=== DATA UNDER STUDY ===

--- src/rtl/data_mem_arbiter.sv ---
// Two-requester arbiter in front of the single data_memory port.
// Each access runs IDLE -> ISSUE -> (WAIT) -> RESP with one idle bubble after.
module data_mem_arbiter #(
    parameter int ADDR_W       = 32,
    parameter int DATA_W       = 32,
    parameter int READ_LATENCY = 1,
    parameter int FIXED_PRIO   = 0
) (
    input  logic              clk,
    input  logic              reset,
    input  logic              clk_enable,
    input  logic              m0_req,
    input  logic              m0_write,
    input  logic [ADDR_W-1:0] m0_address,
    input  logic [DATA_W-1:0] m0_writedata,
    output logic [DATA_W-1:0] m0_readdata,
    output logic              m0_ready,
    input  logic              m1_req,
    input  logic              m1_write,
    input  logic [ADDR_W-1:0] m1_address,
    input  logic [DATA_W-1:0] m1_writedata,
    output logic [DATA_W-1:0] m1_readdata,
    output logic              m1_ready,
    output logic [ADDR_W-1:0] mem_address,
    output logic [DATA_W-1:0] mem_writedata,
    output logic              mem_write,
    output logic              mem_read,
    input  logic [DATA_W-1:0] mem_readdata,
    output logic              busy,
    output logic              owner
);

    localparam int CW = (READ_LATENCY > 1) ? $clog2(READ_LATENCY) : 1;

    typedef enum logic [1:0] {
        S_IDLE,
        S_ISSUE,
        S_WAIT,
        S_RESP
    } state_t;

    state_t        state;
    state_t        state_nxt;
    logic          last_owner;
    logic          wr;
    logic [CW-1:0] cnt;
    logic          do_grant;
    logic          grant;
    logic          capture;

    always_comb begin
        state_nxt = state;
        do_grant  = 1'b0;
        grant     = 1'b0;
        capture   = 1'b0;
        unique case (state)
            S_IDLE: begin
                if (m0_req || m1_req) begin
                    do_grant  = 1'b1;
                    state_nxt = S_ISSUE;
                    if (m0_req && m1_req)
                        grant = (FIXED_PRIO != 0) ? 1'b0 : !last_owner;
                    else
                        grant = m1_req;
                end
            end
            S_ISSUE: begin
                if (wr || READ_LATENCY == 1) begin
                    state_nxt = S_RESP;
                    capture   = !wr;
                end else begin
                    state_nxt = S_WAIT;
                end
            end
            S_WAIT: begin
                if (cnt == CW'(1)) begin
                    state_nxt = S_RESP;
                    capture   = 1'b1;
                end
            end
            S_RESP: state_nxt = S_IDLE;
            default: state_nxt = S_IDLE;
        endcase
    end

    always_ff @(posedge clk or negedge reset) begin
        if (!reset) begin
            state         <= S_IDLE;
            owner         <= 1'b0;
            last_owner    <= 1'b1;
            wr            <= 1'b0;
            cnt           <= '0;
            mem_address   <= '0;
            mem_writedata <= '0;
            m0_readdata   <= '0;
            m1_readdata   <= '0;
        end else if (clk_enable) begin
            state <= state_nxt;
            if (do_grant) begin
                owner         <= grant;
                wr            <= grant ? m1_write : m0_write;
                mem_address   <= grant ? m1_address : m0_address;
                mem_writedata <= grant ? m1_writedata : m0_writedata;
            end
            if (state == S_ISSUE)
                cnt <= CW'(READ_LATENCY - 1);
            else if (state == S_WAIT)
                cnt <= cnt - CW'(1);
            // Read data lands in the owner's register on the edge entering RESP
            if (capture) begin
                if (owner)
                    m1_readdata <= mem_readdata;
                else
                    m0_readdata <= mem_readdata;
            end
            if (state == S_RESP)
                last_owner <= owner;
        end
    end

    assign mem_write = clk_enable && (state == S_ISSUE) && wr;
    assign mem_read  = clk_enable && (state == S_ISSUE) && !wr;
    assign m0_ready  = clk_enable && (state == S_RESP) && !owner;
    assign m1_ready  = clk_enable && (state == S_RESP) && owner;
    assign busy      = (state != S_IDLE);

endmodule

--- config.mk ---
export PLATFORM = sky130hd
export DESIGN_NAME = data_mem_arbiter
export DESIGN_NICKNAME = d
export VERILOG_FILES = /design/src/rtl/data_mem_arbiter.sv
export SDC_FILE = /design/constraint.sdc
export NUM_CORES = 1
export LEC_CHECK = 0
export CAP_MARGIN = 15
export CORE_ASPECT_RATIO = 0.7
export CORE_MARGIN = 4
export CORE_UTILIZATION = 44
export DETAILED_ROUTE_END_ITERATION = 7
export GPL_ROUTABILITY_DRIVEN = 0
export PLACE_DENSITY = 0.95
export SETUP_SLACK_MARGIN = 0.05
export SYNTH_ARGS = -nofsm -noshare
export SYNTH_HDL_FRONTEND = slang
export SYNTH_SLANG_ARGS = --single-unit
--- constraint.sdc ---
create_clock -name clk -period 5.25 [get_ports clk]
set_input_delay 0.7875 -clock clk [delete_from_list [all_inputs] [get_ports clk]]
set_output_delay 0.7875 -clock clk [all_outputs]
set_load 0.02 [all_outputs]
==> metrics.md, run 1 <==
| Metric | Value |
|---|---|
| Most frequent cells in the layout | `clkdlybuf4s50_1 (299), dfrtp_1 (133), nor2_1 (70), o21ai_0 (65), a31oi_1 (65)` |
| Starting Density | `0.4572` |
| Status | `finished, final reports clean` |
| Cts hold-fix bufs | `0` |
| Vias in the first global route | `5514` |
| Most area-consuming cells after synthesis | `dfrtp_1 (54%), mux2_2 (12%), or3b_1 (8.6%)` |
| Syn Std Cell Area | `6127 sq um` |
| Largest net degree at the start of global routing | `approximately 130` |
| Synth top area share | `0.5432` |
| Hold Path Class | `in2async` |
| Number of fill cells | `slightly above 900` |
| Final hold vios | `0` |
| Final instance area | `between 9000 and 10000 sq um` |
| Reg2reg path depth | `6` |
| Leak | `3.942 nW` |
| CTS tree | `done` |
| GR Layer Usage met2 | `0.4253` |
| Ratio of cells with drive above 1 in the final layout | `0.1345` |
| Final Core Density | `0.7289` |
| Worst setup path endpoint | `m1_ready` |
| RSZ-0062 raised after global routing | `false` |
| Req. time, crit path | `about 4.5 ns` |
| Worst Setup End Kind | `primary output` |
| Largest stage delay, worst path | `around 0.64 ns` |
| Reg2reg end | `m0_readdata[4]$_DFFE_PN0P_` |
| Critical-path top delay cell | `clkdlybuf4s50_1` |
| Count of distinct cell types in the synthesized netlist | `25` |
| DR vias | `5491` |
| Row count | `35` |
| PwrDens | `579.2 nW/um^2` |
| Final setup TNS | `0 ns` |
| Gr ovfl total | `0` |
| Place WS | `approximately 2.1 ns` |
| Total core area | `approximately 13000 sq um` |
| Sequential fraction of the synthesis area | `0.5475` |
| Pre-antenna DRT Iters | `4` |
| Die X | `~150 microns` |
| Num CTS Buffers | `17` |
| GR Util met1 | `0.2859` |
| Fmax | `315.0 MHz` |
| Pwr Total | `approximately 0.0057 W` |
| Syn_nets | `between 700 and 800` |
| Reg-to-reg setup timing slack | `between 2 and 3 ns` |
| Area post-placement | `9149 sq um` |
| Max-slew violations | `0` |
| First-pass GRT wire length | `30.42 mm` |
| Worst Setup SP | `clk_enable` |
| Arrival @ worst endpoint | `between 2 and 2.5 ns` |
| Worst-skew pair later-pin latency | `around 0.4 ns` |
| Initial antenna violation count | `1` |
| Maxcap violations | `0` |
| Yosys warns | `0` |
| Cell breakdown of the critical path | `clkdlybuf4s50_1 > nand2_1 > nor2_1 > clkdlybuf4s50_1` |
| Final ANT Viol Nets | `0` |
| Post_cts resized | `0` |
| Starting DRT DRC Count | `281` |
| Commonest non-fill, non-tap cell in the layout | `clkdlybuf4s50_1` |
| Clock transition at path regs | `~0.070 ns` |
| Cells after Synth | `roughly 540` |
| DRC violations left | `0` |
| Worst Skew | `roughly 0.013 ns` |
| Minimum clock period | `between 3 and 4 ns` |
| # IOs | `around 300` |
| Nets | `about 980` |
| Via-to-Cell Ratio | `~5.4` |
| Most common cell on crit path | `clkdlybuf4s50_1` |
| Detailed placement HPWL | `around 14 mm` |
| Full die area | `about 16000 sq um` |
| Buf/Inv on CP | `2` |
| WL final | `~20 mm` |
| GRT busiest layer | `met2` |
| Max Root-Sink Buffers | `2` |
| Yosys reg bits | `approximately 130` |
| Number of H-tree levels | `4` |
| Critical path depth in cells | `4` |
| Crit path max fanout | `6` |
| GRT Overall Usage | `0.2441` |
| # clock sinks | `~130` |
| Finish-stage setup viols | `0` |
| Max IR drop VDD | `approximately 0.00031 V` |
| WL per Instance | `between 15 and 20 microns` |
| Final WS setup | `2.076 ns` |
| Worst-margin pin slew | `about 1.1 ns` |
| Met3 Use GR | `0.08365` |
| Die extent in y | `roughly 110 microns` |
| Cell family with most CP delay | `buffers and inverters` |
| Cell taking the most area after synthesis | `dfrtp_1` |
| Post-CTS Setup Bufs | `0` |
| P&R area growth vs syn | `59.40%` |
| Worst R2R Start | `state[1]$_DFFE_PN0P_` |
| PortBufs | `300` |
| Final period util | `0.6046` |
| Worst slew margin | `0.2354` |
| Crit start category | `input pin` |
| CTS root buf | `clkbuf_16` |
| Syn Area/Cell | `between 10 and 15 sq um` |
| Setup CP Type | `in2out` |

===

WHAT YOU WILL DO – Quote in full each line from the top of the records above through the line with "state_nxt = S_ISSUE;"; stop after that line.

WRITTEN REPLY –
--- src/rtl/data_mem_arbiter.sv ---
// Two-requester arbiter in front of the single data_memory port.
// Each access runs IDLE -> ISSUE -> (WAIT) -> RESP with one idle bubble after.
module data_mem_arbiter #(
    parameter int ADDR_W       = 32,
    parameter int DATA_W       = 32,
    parameter int READ_LATENCY = 1,
    parameter int FIXED_PRIO   = 0
) (
    input  logic              clk,
    input  logic              reset,
    input  logic              clk_enable,
    input  logic              m0_req,
    input  logic              m0_write,
    input  logic [ADDR_W-1:0] m0_address,
    input  logic [DATA_W-1:0] m0_writedata,
    output logic [DATA_W-1:0] m0_readdata,
    output logic              m0_ready,
    input  logic              m1_req,
    input  logic              m1_write,
    input  logic [ADDR_W-1:0] m1_address,
    input  logic [DATA_W-1:0] m1_writedata,
    output logic [DATA_W-1:0] m1_readdata,
    output logic              m1_ready,
    output logic [ADDR_W-1:0] mem_address,
    output logic [DATA_W-1:0] mem_writedata,
    output logic              mem_write,
    output logic              mem_read,
    input  logic [DATA_W-1:0] mem_readdata,
    output logic              busy,
    output logic              owner
);

    localparam int CW = (READ_LATENCY > 1) ? $clog2(READ_LATENCY) : 1;

    typedef enum logic [1:0] {
        S_IDLE,
        S_ISSUE,
        S_WAIT,
        S_RESP
    } state_t;

    state_t        state;
    state_t        state_nxt;
    logic          last_owner;
    logic          wr;
    logic [CW-1:0] cnt;
    logic          do_grant;
    logic          grant;
    logic          capture;

    always_comb begin
        state_nxt = state;
        do_grant  = 1'b0;
        grant     = 1'b0;
        capture   = 1'b0;
        unique case (state)
            S_IDLE: begin
                if (m0_req || m1_req) begin
                    do_grant  = 1'b1;
                    state_nxt = S_ISSUE;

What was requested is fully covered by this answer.